Starring Song Seung-heon, Song Hye-kyo, and Won Bin, Autumn in My Heart is widely acknowledged as a pioneering Korean melodramatic series.
Autumn in My Heart (2000) is a classic K-drama that tells the tragic tale of two star-crossed lovers. Its usage of phrases like “people are so cruel” and “the world is so unfair” speaks to how follies, failures, and shattered dreams plague them.
Autumn in My Heart, is an intense and distinctive portrayal of unrequited love that precisely recalls a quote I saw in a book, The Book of Unholy Mischief. The author, Elle Newmark, writes, “Unrequited love does not die; it’s only beaten down to a secret place where it hides, curled, and wounded,” and I imagine that secret place is the heart.
Starring Song Seung-heon, Song Hye-kyo, and Won Bin, Autumn in My Heart is widely acknowledged as a pioneering Korean melodramatic series. It’s the first chapter in director Yoon Seok-ho’s season-themed drama series Endless Love, which puts emotional resonance over characterization. I like how it harmonizes elements of illness, physical challenges, grief, failed relationships, strained familial ties, and traumatic experiences with the protagonists, who courageously meet hardships and heavy social obligations.
The plot opens with a young Jun Seo inadvertently switching his sister and another newborn by dropping the name cards on their cribs in a hospital’s maternity ward and then jumping to the girls growing up in the same hamlet. Eun Seo (Song Hye-kyo) is one of them, with an idyllic family life. Shin Ae (Han Chae-young), on the contrary, is destitute and raised by a single father. One day, after receiving a blood transfusion due to an accident, it turns out that Eun Seo and Shin Ae were exchanged at birth. The girls are then brought back to their respective homes.
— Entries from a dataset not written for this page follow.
### src/rtl/crm_pkg.sv
// Shared types and constants for the rotor map-and-step block.
// Used by crm_ctrl, crm_dp and the top level; no dependencies.
`default_nettype none

package crm_pkg;

    // Alphabet and field widths
    localparam int ALPHA_SIZE   = 26;
    localparam int LETTER_W     = 5;
    localparam int WIRE_W       = 60;
    localparam int WIRE3_W      = 10;
    localparam int CFG_IDX_W    = 3;
    localparam int CFG_DATA_W   = 60;
    localparam int IN_TDATA_W   = 8;
    localparam int IN_TUSER_W   = 2;
    localparam int OUT_TDATA_W  = 16;

    // Operation codes carried in tuser
    typedef enum logic [1:0] {
        OP_FWD     = 2'd0,
        OP_BWD     = 2'd1,
        OP_STEP    = 2'd2,
        OP_RESTART = 2'd3
    } op_e_t;

    // Configuration register indexes
    typedef enum logic [CFG_IDX_W-1:0] {
        REG_WIRING_FIRST  = 3'd0,
        REG_WIRING_SECOND = 3'd1,
        REG_WIRING_THIRD  = 3'd2,
        REG_NOTCH_MASK    = 3'd3,
        REG_START_POS     = 3'd4
    } cfg_reg_e_t;

    // Controller states
    typedef enum logic [1:0] {
        ST_IDLE = 2'd0,
        ST_FWD  = 2'd1,
        ST_SCAN = 2'd2,
        ST_DONE = 2'd3
    } state_e_t;

    // Controller to datapath commands
    typedef struct packed {
        logic load_item;
        logic calc_addr;
        logic scan_en;
        logic finish;
    } crm_cmd_t;

    // Datapath to controller status
    typedef struct packed {
        op_e_t in_op;
        logic  scan_last;
        logic  out_free;
    } crm_status_t;

endpackage

`default_nettype wire

### src/rtl/crm_ctrl.sv
// Controller state machine for the rotor block.
// Depends on crm_pkg for state, command and status types.
`default_nettype none

module crm_ctrl (
    input  wire                  clk,
    input  wire                  rst_n,
    input  wire                  s_tvalid,
    output logic                 s_tready,
    input  wire crm_pkg::crm_status_t status,
    output crm_pkg::crm_cmd_t    cmd
);
    import crm_pkg::*;

    state_e_t state_reg;
    state_e_t state_next;

    // Hold the state
    always_ff @(posedge clk or negedge rst_n)
    begin
        if (!rst_n)
        begin
            state_reg <= ST_IDLE;
        end
        else
        begin
            state_reg <= state_next;
        end
    end

    // Advance through accept, address or scan where the opcode needs one, and finish
    always_comb
    begin
        state_next = state_reg;
        cmd        = '0;
        s_tready   = 1'b0;
        case (state_reg)
            ST_IDLE:
            begin
                s_tready = 1'b1;
                if (s_tvalid)
                begin
                    cmd.load_item = 1'b1;
                    case (status.in_op)
                        OP_FWD:  state_next = ST_FWD;
                        OP_BWD:  state_next = ST_SCAN;
                        default: state_next = ST_DONE;
                    endcase
                end
            end
            ST_FWD:
            begin
                cmd.calc_addr = 1'b1;
                state_next    = ST_DONE;
            end
            ST_SCAN:
            begin
                cmd.scan_en = 1'b1;
                if (status.scan_last)
                begin
                    state_next = ST_DONE;
                end
            end
            ST_DONE:
            begin
                if (status.out_free)
                begin
                    cmd.finish = 1'b1;
                    state_next = ST_IDLE;
                end
            end
            default:
            begin
                state_next = ST_IDLE;
            end
        endcase
    end

endmodule

`default_nettype wire

### src/rtl/crm_dp.sv
// Datapath for the rotor block: configuration registers, position,
// wiring lookup, backward scan and output register. Depends on crm_pkg.
`default_nettype none

module crm_dp (
    input  wire                                  clk,
    input  wire                                  rst_n,
    input  wire crm_pkg::crm_cmd_t               cmd,
    output crm_pkg::crm_status_t                 status,
    input  wire                                  cfg_valid,
    input  wire  [crm_pkg::CFG_IDX_W-1:0]        cfg_index,
    input  wire  [crm_pkg::CFG_DATA_W-1:0]       cfg_data,
    input  wire  [crm_pkg::IN_TDATA_W-1:0]       s_tdata,
    input  wire  [crm_pkg::IN_TUSER_W-1:0]       s_tuser,
    output logic                                 m_tvalid,
    input  wire                                  m_tready,
    output logic [crm_pkg::OUT_TDATA_W-1:0]      m_tdata
);
    import crm_pkg::*;

    localparam logic [5:0] N6 = 6'(ALPHA_SIZE);

    // Reduce a value below 64 into the alphabet
    function automatic logic [LETTER_W-1:0] mod_alpha(input logic [5:0] v);
        logic [5:0] t;
        t = v;
        if (t >= N6)
        begin
            t = t - N6;
        end
        if (t >= N6)
        begin
            t = t - N6;
        end
        return t[LETTER_W-1:0];
    endfunction

    logic [WIRE_W-1:0]     wiring_first_reg;
    logic [WIRE_W-1:0]     wiring_second_reg;
    logic [WIRE3_W-1:0]    wiring_third_reg;
    logic [ALPHA_SIZE-1:0] notch_mask_reg;
    logic [LETTER_W-1:0]   start_pos_reg;

    logic [LETTER_W-1:0]   rotor_pos_reg;
    op_e_t                 op_reg;
    logic [LETTER_W-1:0]   letter_reg;
    logic [LETTER_W-1:0]   addr_reg;
    logic [LETTER_W-1:0]   scan_cnt_reg;
    logic                  found_reg;
    logic [LETTER_W-1:0]   match_idx_reg;

    logic                  out_valid_reg;
    logic [OUT_TDATA_W-1:0] out_data_reg;

    logic [LETTER_W-1:0]   wire_ent [0:ALPHA_SIZE-1];
    logic [LETTER_W-1:0]   rd_addr;
    logic [LETTER_W-1:0]   rd_entry;
    logic [LETTER_W-1:0]   res_letter;
    logic [LETTER_W-1:0]   pos_next;

    // Configuration writes
    always_ff @(posedge clk or negedge rst_n)
    begin
        if (!rst_n)
        begin
            wiring_first_reg  <= '0;
            wiring_second_reg <= '0;
            wiring_third_reg  <= '0;
            notch_mask_reg    <= '0;
            start_pos_reg     <= '0;
        end
        else if (cfg_valid)
        begin
            case (cfg_reg_e_t'(cfg_index))
                REG_WIRING_FIRST:  wiring_first_reg  <= cfg_data[WIRE_W-1:0];
                REG_WIRING_SECOND: wiring_second_reg <= cfg_data[WIRE_W-1:0];
                REG_WIRING_THIRD:  wiring_third_reg  <= cfg_data[WIRE3_W-1:0];
                REG_NOTCH_MASK:    notch_mask_reg    <= cfg_data[ALPHA_SIZE-1:0];
                REG_START_POS:     start_pos_reg     <= cfg_data[LETTER_W-1:0];
                default:           ;
            endcase
        end
    end

    // Unpack the wiring entries
    always_comb
    begin
        for (int k = 0; k < ALPHA_SIZE; k++)
        begin
            if (k < 12)
            begin
                wire_ent[k] = wiring_first_reg[5*k +: 5];
            end
            else if (k < 24)
            begin
                wire_ent[k] = wiring_second_reg[5*(k-12) +: 5];
            end
            else
            begin
                wire_ent[k] = wiring_third_reg[5*(k-24) +: 5];
            end
        end
    end

    // Single lookup port: scan counter while scanning, forward address otherwise
    assign rd_addr  = cmd.scan_en ? scan_cnt_reg : addr_reg;
    assign rd_entry = (rd_addr < LETTER_W'(ALPHA_SIZE)) ? wire_ent[rd_addr] : '0;

    // Latch the item, form the forward address, run the backward scan
    always_ff @(posedge clk)
    begin
        if (cmd.load_item)
        begin
            op_reg     <= op_e_t'(s_tuser);
            letter_reg <= s_tdata[LETTER_W-1:0];
        end
        if (cmd.calc_addr)
        begin
            addr_reg <= mod_alpha(6'(letter_reg) + 6'(rotor_pos_reg));
        end
    end

    always_ff @(posedge clk or negedge rst_n)
    begin
        if (!rst_n)
        begin
            scan_cnt_reg  <= '0;
            found_reg     <= 1'b0;
            match_idx_reg <= '0;
        end
        else if (cmd.load_item)
        begin
            scan_cnt_reg <= '0;
            found_reg    <= 1'b0;
        end
        else if (cmd.scan_en)
        begin
            scan_cnt_reg <= scan_cnt_reg + 1'b1;
            if (rd_entry == letter_reg)
            begin
                found_reg     <= 1'b1;
                match_idx_reg <= scan_cnt_reg;
            end
        end
    end

    // Result letter and new position for the finishing cycle
    always_comb
    begin
        res_letter = '0;
        pos_next   = rotor_pos_reg;
        case (op_reg)
            OP_FWD:
            begin
                res_letter = mod_alpha(6'(rd_entry));
            end
            OP_BWD:
            begin
                if (found_reg)
                begin
                    res_letter = mod_alpha(6'(match_idx_reg) + N6 - 6'(rotor_pos_reg));
                end
                else
                begin
                    res_letter = mod_alpha(6'(letter_reg));
                end
            end
            OP_STEP:
            begin
                pos_next = (rotor_pos_reg == LETTER_W'(ALPHA_SIZE - 1)) ? '0
                         : rotor_pos_reg + 1'b1;
            end
            OP_RESTART:
            begin
                pos_next = mod_alpha(6'(start_pos_reg));
            end
            default:
            begin
                res_letter = '0;
            end
        endcase
    end

    // Commit the position
    always_ff @(posedge clk or negedge rst_n)
    begin
        if (!rst_n)
        begin
            rotor_pos_reg <= '0;
        end
        else if (cmd.finish)
        begin
            rotor_pos_reg <= pos_next;
        end
    end

    // Output register: load on finish, drop on a taken transaction
    always_ff @(posedge clk or negedge rst_n)
    begin
        if (!rst_n)
        begin
            out_valid_reg <= 1'b0;
        end
        else if (cmd.finish)
        begin
            out_valid_reg <= 1'b1;
        end
        else if (m_tready)
        begin
            out_valid_reg <= 1'b0;
        end
    end

    always_ff @(posedge clk)
    begin
        if (cmd.finish)
        begin
            out_data_reg <= {5'd0, notch_mask_reg[pos_next], pos_next, res_letter};
        end
    end

    assign m_tvalid         = out_valid_reg;
    assign m_tdata          = out_data_reg;
    assign status.in_op     = op_e_t'(s_tuser);
    assign status.scan_last = (scan_cnt_reg == LETTER_W'(ALPHA_SIZE - 1));
    assign status.out_free  = !out_valid_reg || m_tready;

endmodule

`default_nettype wire

### src/rtl/cipher_rotor_map_and_step.sv
// Top level of one cipher rotor: controller plus datapath.
// Depends on crm_pkg, crm_ctrl and crm_dp.
//
//  channel  direction  handshake            payload
//  s_*      in         s_tvalid/s_tready    tdata: letter_in; tuser: opcode
//  m_*      out        m_tvalid/m_tready    tdata: letter_out, rotor_position, at_notch
//  cfg_*    in         cfg_valid/cfg_ready  cfg_index, cfg_data
//
// Forward map runs accept, address, finish; step and restart run accept,
// finish; backward map walks the 26 wiring entries through one comparator.
// One item is in work at a time; a new item is taken while a result waits.
// A stalled output holds the block in its finishing cycle until taken.
// rst_n clears position, configuration and control asynchronously.
`default_nettype none

module cipher_rotor_map_and_step (
    input  wire                                  clk,
    input  wire                                  rst_n,
    input  wire                                  s_tvalid,
    output logic                                 s_tready,
    input  wire  [crm_pkg::IN_TDATA_W-1:0]       s_tdata,   // [4:0] letter_in, [7:5] zero
    input  wire  [crm_pkg::IN_TUSER_W-1:0]       s_tuser,   // [1:0] opcode
    output logic                                 m_tvalid,
    input  wire                                  m_tready,
    // [4:0] letter_out, [9:5] rotor_position, [10] at_notch, [15:11] zero
    output logic [crm_pkg::OUT_TDATA_W-1:0]      m_tdata,
    input  wire                                  cfg_valid,
    output logic                                 cfg_ready,
    input  wire  [crm_pkg::CFG_IDX_W-1:0]        cfg_index,
    input  wire  [crm_pkg::CFG_DATA_W-1:0]       cfg_data
);
    import crm_pkg::*;

    crm_cmd_t    cmd;
    crm_status_t status;

    assign cfg_ready = 1'b1;

    crm_ctrl u_ctrl (
        .clk      (clk),
        .rst_n    (rst_n),
        .s_tvalid (s_tvalid),
        .s_tready (s_tready),
        .status   (status),
        .cmd      (cmd)
    );

    crm_dp u_dp (
        .clk       (clk),
        .rst_n     (rst_n),
        .cmd       (cmd),
        .status    (status),
        .cfg_valid (cfg_valid),
        .cfg_index (cfg_index),
        .cfg_data  (cfg_data),
        .s_tdata   (s_tdata),
        .s_tuser   (s_tuser),
        .m_tvalid  (m_tvalid),
        .m_tready  (m_tready),
        .m_tdata   (m_tdata)
    );

endmodule

`default_nettype wire

### config.mk
export PLATFORM = sky130hd
export DESIGN_NAME = cipher_rotor_map_and_step
export DESIGN_NICKNAME = d
export VERILOG_FILES = /design/src/rtl/crm_pkg.sv /design/src/rtl/crm_ctrl.sv /design/src/rtl/crm_dp.sv /design/src/rtl/cipher_rotor_map_and_step.sv
export SDC_FILE = /design/constraint.sdc
export NUM_CORES = 1
export LEC_CHECK = 0
export BUFFER_PORTS_ARGS = -buffer_cell sky130_fd_sc_hd__buf_2
export CAP_MARGIN = 15
export CORE_MARGIN = 2
export CORE_UTILIZATION = 45
export DETAILED_ROUTE_END_ITERATION = 12
export PLACE_DENSITY = 0.73
export SYNTH_ARGS = -nofsm -noshare
export SYNTH_HDL_FRONTEND = slang
export SYNTH_SLANG_ARGS = --single-unit
### constraint.sdc
create_clock -name clk -period 6.3 [get_ports clk]
set_input_delay 1.26 -clock clk [delete_from_list [all_inputs] [get_ports clk]]
set_output_delay 1.26 -clock clk [all_outputs]
set_load 0.01 [all_outputs]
Years later, Eun Seo and Shin Ae cross paths at a hotel. Shin Ae is now a hotel manager, while Eun Seo is a telephone receptionist. At the same time, Jun Seo (Song Seung-heon) has established himself as a successful artist. An unexpected meeting with his friend’s girlfriend reveals Eun Seo as his long-lost sister. Progressively, as the threads of relationships start to fray, the siblings fall in love.
Song Hye-kyo’s natural acting style lets her stick out as Eun Seo. Her vivid depictions of suffering and misery, both concerning her immediate circumstances and her growing bond with Jun Seo, bear witness to that. At the age of just 18, Song Hye-kyo played this role, and it paved the way for even more powerful performances that propelled her into the top tier of Asian performers, particularly Korean actresses. In a similar vein, Song Seun-heon is adept at exploiting emotions and bringing a distinct aspect to himself as Jun Seo.
Autumn in My Heart makes extensive use of the concept of pain. It is represented by the deep-rooted, silently accumulated feelings of melancholy, bitterness, or despair that come from pain and build up over time in the heart without being voiced.
The ending brings all of this to life. Eun Seo accepts Jun Seo’s marriage proposal; however, she dies shortly thereafter. He carries her around the beach, where they celebrated her birthday when she was still a teenager. Before Eun Seo dies, she urges him to live a good life, ferrying him to a fleeting memory of the past through the profound pain of the present. At this point, perplexed and heartbroken as he is, a truck hits Jun Seo in the same place as Eun Seo’s previous accident, drawing the story to a close.
Autumn in My Heart is a true tearjerker. That, however, is the essence of this K-drama. Jun Seo and Eun Seo’s love story ends quickly, but the intensity of their love is profound. And that’s what matters—the depth of your love for someone is important, not how long you’ve been together.